The band sings four-part harmonies in the style of the Andrews Sisters or The Supremes. But unlike other a cappella groups, the Glamma Rays only perform original tunes.
"It comes easy," Sinton says of songwriting.
"My parents were in the jazz scene and I was brought up on jazz, listening to 78 records and that sort of thing. Jodi [Phillis] had the same background and the other two girls have a real sensibility for jazz.
"Our writing comes very naturally but Jodi Phillis is a musical genius in terms of arrangements. We all take turns at writing songs but she'll do the harmony arrangement for them. She's amazing at getting that old-school girl-group sound."

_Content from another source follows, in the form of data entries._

This design comes from an exercise in tuning for small area and a short achievable clock period on the open sky130 flow, not from production work.
At most, simulation tests tie the RTL to the original design; equivalence was not proved.
Function not checked in runs 6 and 7: the RTL went through the layout flow alone.
Power and IR drop assume default switching activity.

--- flow/config.mk ---
export PLATFORM = sky130hd
export DESIGN_NAME = CPU
export DESIGN_NICKNAME = CPU
export VERILOG_FILES = /design/flow/design.v
export SDC_FILE = /design/flow/constraint.sdc
export NUM_CORES = 4
export LEC_CHECK = 0
export CAP_MARGIN = 20
export CORE_MARGIN = 2
export CORE_UTILIZATION = 80
export CTS_CLUSTER_DIAMETER = 80
export CTS_CLUSTER_SIZE = 24
export SETUP_SLACK_MARGIN = 3.8
export SLEW_MARGIN = 20
--- flow/constraint.sdc ---
create_clock -name core_clock -period 6.2 [get_ports {clock}]
set_input_delay 1.2400 -clock core_clock [delete_from_list [all_inputs] [get_ports {clock}]]
set_output_delay 1.2400 -clock core_clock [all_outputs]
set_load 0.01 [all_outputs]
--- flow/design.v ---
`timescale 1ns / 1ps
module CPU(
    input clock,
    input Load,
    input reset,
    input [7:0] data_in,
    output [7:0] Instruction,
    output [7:0] Acc,
    output [7:0] Mem,
    output [4:0] Program_counter
    );
    reg [7:0] ir;        
    reg [3:0] rda;       
    reg [7:0] rdb;       
    reg [4:0] pc;
    reg [4:0] mar;       
    reg [2:0] xop;       
    reg       run;
    reg [7:0] acc;
    reg [7:0] mdr;       
    reg [31:0] vld;      
    reg [255:0] mem;     
    reg       pv;        
    reg [4:0] pa;        
    reg [7:0] pd;        
    wire [2:0] op = ir[7:5];
    wire [4:0] ad = ir[4:0];
    wire issue = ~Load & (|op);
    wire xalu = xop[2] ^ xop[1];             
    wire xsto = xop == 3'b110;
    wire acc_we = run & ~Load & xalu;
    wire mem_we = run & ~Load & xsto;
    wire [7:0] a = acc;
    wire [7:0] b = mdr;
    wire [7:0] p = a ^ b;
    wire [7:0] g = a & b;
    wire [7:0] o = a | b;
    wire [7:0] g1, p1, g2, p2, g3;
    genvar i;
    generate
        for (i = 0; i < 8; i = i + 1) begin : l1
            if (i % 2 == 1) begin : m
                assign g1[i] = g[i] | (p[i] & g[i-1]);
                assign p1[i] = p[i] & p[i-1];
            end else begin : k
                assign g1[i] = g[i];
                assign p1[i] = p[i];
            end
        end
        for (i = 0; i < 8; i = i + 1) begin : l2
            if (i % 4 >= 2) begin : m
                assign g2[i] = g1[i] | (p1[i] & g1[(i/4)*4+1]);
                assign p2[i] = p1[i] & p1[(i/4)*4+1];
            end else begin : k
                assign g2[i] = g1[i];
                assign p2[i] = p1[i];
            end
        end
        for (i = 0; i < 8; i = i + 1) begin : l3
            if (i >= 4) begin : m
                assign g3[i] = g2[i] | (p2[i] & g2[3]);
            end else begin : k
                assign g3[i] = g2[i];
            end
        end
    endgenerate
    wire [7:0] sum = p ^ {g3[6:0], 1'b0};
    reg [7:0] alu;
    always @(*) begin
        case ({xop[2], xop[0]})
            2'b00: alu = sum;    
            2'b01: alu = g;      
            2'b10: alu = p;      
            default: alu = b;    
        endcase
    end
    wire z_add = ~p[0] & (&(p[7:1] ~^ o[6:0]));
    reg zalu;
    always @(*) begin
        case ({xop[2], xop[0]})
            2'b00: zalu = z_add;
            2'b01: zalu = ~|g;
            2'b10: zalu = ~|p;
            default: zalu = ~|b;
        endcase
    end
    wire zero = xalu ? zalu : ~|a;
    wire [31:0] rsel;
    wire [7:0] rdata;
    generate
        for (i = 0; i < 32; i = i + 1) begin : rs
            assign rsel[i] = rda[i % 4] & rdb[i / 4] & vld[i];
        end
        for (i = 0; i < 8; i = i + 1) begin : rb
            wire [31:0] t;
            genvar j;
            for (j = 0; j < 32; j = j + 1) begin : w
                assign t[j] = rsel[j] & mem[8*j + i];
            end
            wire r1b = rda[3] & rdb[6] & ~vld[27];
            wire r1c = rda[0] & rdb[7] & ~vld[28];
            assign rdata[i] = (|t) | r1b | ((i % 2 == 1) ? r1c : 1'b0);
        end
    endgenerate
    wire fwd = mem_we & (mar == ad);        
    wire pfwd = pv & (pa == ad);            
    always @(posedge clock or posedge reset) begin
        if (reset) begin
            ir  <= 8'd0;
            rda <= 4'b0001;
            rdb <= 8'b00000001;
            pc  <= 5'd0;
            mar <= 5'd0;
            xop <= 3'd0;
            run <= 1'b0;
            acc <= 8'd0;
            mdr <= 8'd0;
            vld <= 32'd0;
        end else begin
            ir  <= data_in;
            rda <= 4'b1 << data_in[1:0];
            rdb <= 8'b1 << data_in[4:2];
            run <= issue;
            if (issue) begin
                mar <= ad;
                xop <= op;
                if (op == 3'b111)
                    pc <= ad;
                else if (op == 3'b001 && zero)
                    pc <= pc + 5'd2;
                else
                    pc <= pc + 5'd1;
                mdr <= fwd ? acc : pfwd ? pd : rdata;
            end else if (mem_we) begin
                mdr <= acc;
            end
            if (acc_we)
                acc <= alu;
            vld <= vld | wsel;
        end
    end
    always @(posedge clock or posedge reset) begin
        if (reset)
            pv <= 1'b0;
        else
            pv <= mem_we;
    end
    always @(posedge clock) begin
        pa <= mar;
        pd <= acc;
    end
    wire [3:0] wra = 4'b1 << pa[1:0];
    wire [7:0] wrb = 8'b1 << pa[4:2];
    wire [31:0] wsel;
    generate
        for (i = 0; i < 32; i = i + 1) begin : ws
            assign wsel[i] = pv & wra[i % 4] & wrb[i / 4];
            always @(posedge clock) begin
                if (wsel[i])
                    mem[8*i +: 8] <= pd;
            end
        end
    endgenerate
    assign Instruction = ir;
    assign Acc = acc;
    assign Mem = mdr;
    assign Program_counter = pc;
endmodule
--- flow/flow/run.sh ---
#!/bin/bash
# Layout: the standard ORFS flow, with the port buffers made plain buffers
# (buf_2) instead of the cell buffer_ports picks by default (a delay cell).
set -euo pipefail
bash standard.sh BUFFER_PORTS_ARGS="-buffer_cell sky130_fd_sc_hd__buf_2" finish > flow_standard.log 2>&1
--- flow/standard.sh ---
#!/bin/bash
# synth_recipe.tcl (not shown) runs the flow's synth.tcl, then flattens the netlist and writes it again
# the make line also repeats each setting of config.mk as NAME=value (left out here)
make -C /OpenROAD-flow-scripts/flow DESIGN_CONFIG=/design/flow/config.mk WORK_HOME=/design/flow/orfs CLKGATE_MAP_FILE= SYNTH_SCRIPT=/design/flow/synth_recipe.tcl "${@:-finish}"
==> run_results.csv, run 1 <==
group,metric,value,unit
yosys,synth-seq-cells,352,
die,initial_core_util,82.1,%
status,status,"stopped before the end",
yosys,synth_most_common_cell,"edfxtp_1",
yosys,yosysTopAreaCell,"edfxtp_1",
status,haltStage,"global routing",
clock_tree,cts_sinks,352,
place,routabilityCongestion,0.996,
yosys,syn_area,13700,µm²
yosys,synth_top_area_share,56.0,%
yosys,syn_avg_cell_area,15.3,µm²
clock_tree,cts_buffers,18,
yosys,mappedNetlistNets,930,
die,die_w,135,µm
global_route,grt_max_degree,84,
sta,endpoint_type,"register data pin",
clock_tree,clockBufferDepth,3,
status,tool.error,"[ERROR GRT-0232] Routing congestion too high. Check the congestion heatmap in the GUI.",
clock_tree,ctsHoldBuffers,0,
die,die_h,135,µm
place,port-buffer-count,39,
die,num_rows,47,
place,dp_hpwl,25.6,mm
die,io-pin-count,40,
sta,worst_endpoint,"pc[2]$_DFFE_PP0P_/D",
yosys,async_flop_share,23.6,%
yosys,synth.distinct_cells,64,
yosys,synth_common_cells,"edfxtp_1, dfrtp_1, a221oi_1, a22o_1, nor2_1",
yosys,synthTopCellsByArea,"edfxtp_1, dfrtp_1, a221oi_1, a22o_1, dfxtp_1",
yosys,synth_flop_cell,"edfxtp_1",
global_route,grt_util_all_layers,97.8,%
yosys,synth-edff-count,256,
yosys,yosysSeqAreaShare,73.1,%
yosys,synth_warnings,1,
yosys,syn_inst,899,
global_route,overflow,753,
clock_tree,htreeDepth,1,
clock_tree,cts_root_buf,"clkbuf_16",
[power by group through the flow]
stage	logic [mW]	clock network (mW)	registers (mW)
3_3_place_gp	0.613	0	3.19
3_5_place_dp	0.648	0	3.21
4_1_cts	0.870	1.29	3.15
2_1_floorplan	0.383	0	3.15
[through the flow]
step	hold slack, ps	cell area (µm²)	std cells	setup slack [ps]
2_1_floorplan	385	13700	899	3820
3_3_place_gp	401	14100	1120	3340
3_5_place_dp	409	14100	1121	3330
4_1_cts	430	15100	1177	3760
[metal layers]
layer / GRT overflow / track usage (%)
met5: 11 / 75.3
met4: 250 / 105
met3: 53 / 88.6
met2: 402 / 108
met1: 37 / 93.2
[cells by family after synthesis]
group                    Yosys count  share of synthesized area (%)
buffers and inverters             70                           2.02
adder cells (fa/ha/maj)           20                           1.99
XOR/XNOR                          19                           1.35
AND/OR/NAND/NOR                  226                           8.92
flip-flops                       352                           73.1
AO/OA/AOI/OAI                    204                           11.9
multiplexers                       8                          0.730
[how the worst max path moves through the flow]
stage | end | start | slack [ps]
2_1_floorplan | acc[5]$_DFFE_PP0P_ | mdr[0]$_DFFE_PP0P_ | 3820
3_3_place_gp | acc[6]$_DFFE_PP0P_ | Load | 3340
3_5_place_dp | acc[6]$_DFFE_PP0P_ | Load | 3330
4_1_cts | Mem[0] | mdr[0]$_DFFE_PP0P_ | 3760
[repair_timing]
action,in CTS
pin swaps,10
setup buffers,24
endpoints found under the hold margin,0
setup endpoints to repair,46
resized for setup,104
==> run 2, diff against run 1 <==
--- a/flow/config.mk
+++ b/flow/config.mk
@@ -7,8 +7,8 @@
 export LEC_CHECK = 0
 export CAP_MARGIN = 20
 export CORE_MARGIN = 2
-export CORE_UTILIZATION = 80
+export CORE_UTILIZATION = 70
 export CTS_CLUSTER_DIAMETER = 80
 export CTS_CLUSTER_SIZE = 24
-export SETUP_SLACK_MARGIN = 3.8
+export SETUP_SLACK_MARGIN = 3.7
 export SLEW_MARGIN = 20
==> run_results.csv, run 2 <==
group,metric,value,unit
global_route,antenna_found_initial,0,
detailed_routing,drt-total-wl,37.8,mm
sta,slew_headroom,11.2,%
yosys,synth_common_cells,"edfxtp_1, dfrtp_1, a221oi_1, a22o_1, nor2_1",
clock_tree,ctsHoldBuffers,0,
pwr,p_sw_share,27.6,%
place,dp_hpwl,24.0,mm
cells_and_area,drive_above_1_share,20.4,%
setup_path,timing.rr.start,"rdb[2]$_DFF_PP0_",
die,coreArea,19300,µm²
global_route,top_usage_layer,"met2",
global_route,met3_usage,8.94,%
global_route,grt_max_degree,84,
yosys,synth_top_family_by_area,"compound AO/OA/AOI/OAI gates",
yosys,synthXorXnorAreaFrac,1.35,%
cells_and_area,diodes,0,
detailed_routing,final_antenna_net_count,0,
place,port-buffer-count,39,
cells_and_area,fin_area,15000,µm²
place,routabilityCongestion,0.979,
hold_path,worstHoldPathCells,0,
die,die_h,144,µm
sta,final_hold_viol_count,0,
cells_and_area,final_common_cell,"edfxtp_1",
clock_tree,cts_tree,"done",
sta,whs,417,ps
place,placed_area,14200,µm²
cells_and_area,top_register,"mem",
setup_path,critPathKind,"flop to flop",
sta,rsz0062_at_grt,"yes",
global_route,grt_pass1_wl,53.9,mm
global_route,overflow,0,
setup_path,crit_slowest_cell,"dfrtp_1",
detailed_routing,drt_iter0_markers,1278,
global_route,grtUsageMet2,56.7,%
yosys,synth_warnings,1,
sta,fin_crit,2550,ps
yosys,synthTopCellsByArea,"edfxtp_1, dfrtp_1, a221oi_1, a22o_1, dfxtp_1",
die,io-pin-count,40,
setup_path,arrival,2930,ps
pwr,finalPower,5.18,mW
sta,clock.fmax,393,MHz
pwr,ir_worst_vdd,288,µV
yosys,yosysSeqAreaShare,73.1,%
sta,final_max_slew_viol_count,0,
cells_and_area,layout.nets,967,
global_route,grt_util_all_layers,37.0,%
setup_path,rrSetupSlack,3650,ps
sta,skew,19.2,ps
yosys,syn_avg_cell_area,15.3,µm²
setup_path,cp-start-kind,"flop",
setup_path,worstSetupStartpoint,"rdb[2]$_DFF_PP0_",
status,status,"no timing/DRC/antenna violations",
die,die_w,144,µm
sta,setup_tns,0,ps
place,dp_cells,1172,
pwr,switchingPower,1.43,mW
die,num_rows,51,
global_route,met1_usage,50.9,%
yosys,synth-edff-count,256,
yosys,synth_most_common_cell,"edfxtp_1",
sta,min_period_over_period,41.1,%
setup_path,reg2reg_depth,6,
yosys,synth_compound_area_share,11.9,%
detailed_routing,via_per_inst,7.24,
global_route,grt_pass1_vias,8377,
clock_tree,cts_root_buf,"clkbuf_16",
yosys,syn_area,13700,µm²
cells_and_area,filler_cell_count,1136,
clock_tree,cts_buffers,18,
setup_path,cp.required,6590,ps
yosys,synth.distinct_cells,64,
setup_path,cp_max_fo,8,
yosys,mappedNetlistNets,930,
clock_tree,clockBufferDepth,3,
detailed_routing,num_vias,8782,
run,drv_cap,0,
die,die-area,20700,µm²
yosys,synth-adder-area-share,1.99,%
cells_and_area,reg_top3,"mem (256), vld (32)",
detailed_routing,post_drt_wl_per_cell,31.1,µm
cells_and_area,stdcell_count,1213,
hold_path,hold_path_class,"flop to flop",
clock_tree,clock_latency,520,ps
yosys,yosysTopAreaCell,"edfxtp_1",
setup_path,cp-endpoint,"mdr[5]$_DFFE_PP0P_",
clock_tree,clkTransAtPathRegs,100,ps
setup_path,reg2reg_to,"mdr[5]$_DFFE_PP0P_",
yosys,muxShareOfSynthArea,0.730,%
yosys,synth_top_area_share,56.0,%
pwr,p_leak,5.49,nW
clock_tree,htreeDepth,1,
yosys,synth-seq-cells,352,
detailed_routing,drc,0,
pwr,sequentialPowerShare,60.4,%
pwr,p_per_area,346,nW/µm²
pwr,clock_power_share,24.9,%
cells_and_area,areaGrowthSynthToFinish,9.16,%
cells_and_area,final_cell_mix,"edfxtp_1, dfrtp_1, a22o_1, a221oi_1, nand2_1",
cells_and_area,largest_register_ffs,256,
sta,tightest_slew,1330,ps
pwr,combPwrFrac,14.7,%
yosys,async_flop_share,23.6,%
clock_tree,cts_sinks,352,
sta,setup_viol,0,
setup_path,max_stage_delay,480,ps
setup_path,cp_cell_sequence,"and3_1 > a22o_1 > a221oi_1 > nand4_1 > o32ai_1 > a21oi_1",
yosys,synthSimpleGateAreaFrac,8.92,%
yosys,syn_inst,899,
pwr,cell_internal_pwr,3.75,mW
detailed_routing,dr.pass1.iters,6,
die,initial_core_util,70.9,%
setup_path,cp-end-kind,"flop",
yosys,synth_flop_cell,"edfxtp_1",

The group has been together for four years and, aside from some musical accompaniment on guitar from Phillis or ukulele from Malika Elizabeth, it's just the four voices on stage (the fourth member is Genevieve Davis).
Sinton says performing on stage without a band can be tricky - but the audience does respond well to it.
"Vocally it means you're really vulnerable, it's really just you and your voices there on the stage without lots of noise and drums and everything to hide behind," she says.
"It does put you in this really vulnerable place but I think it's also really honest. I think that's something that really pulls at people's heartstrings because it's just so real and honest and just beautiful. Also, we create such a full sound anyway because we've got four different voices happening, we're never all doing the same thing. It's not like when people write harmonies nowadays where they'll follow the melody - we're going all over the place."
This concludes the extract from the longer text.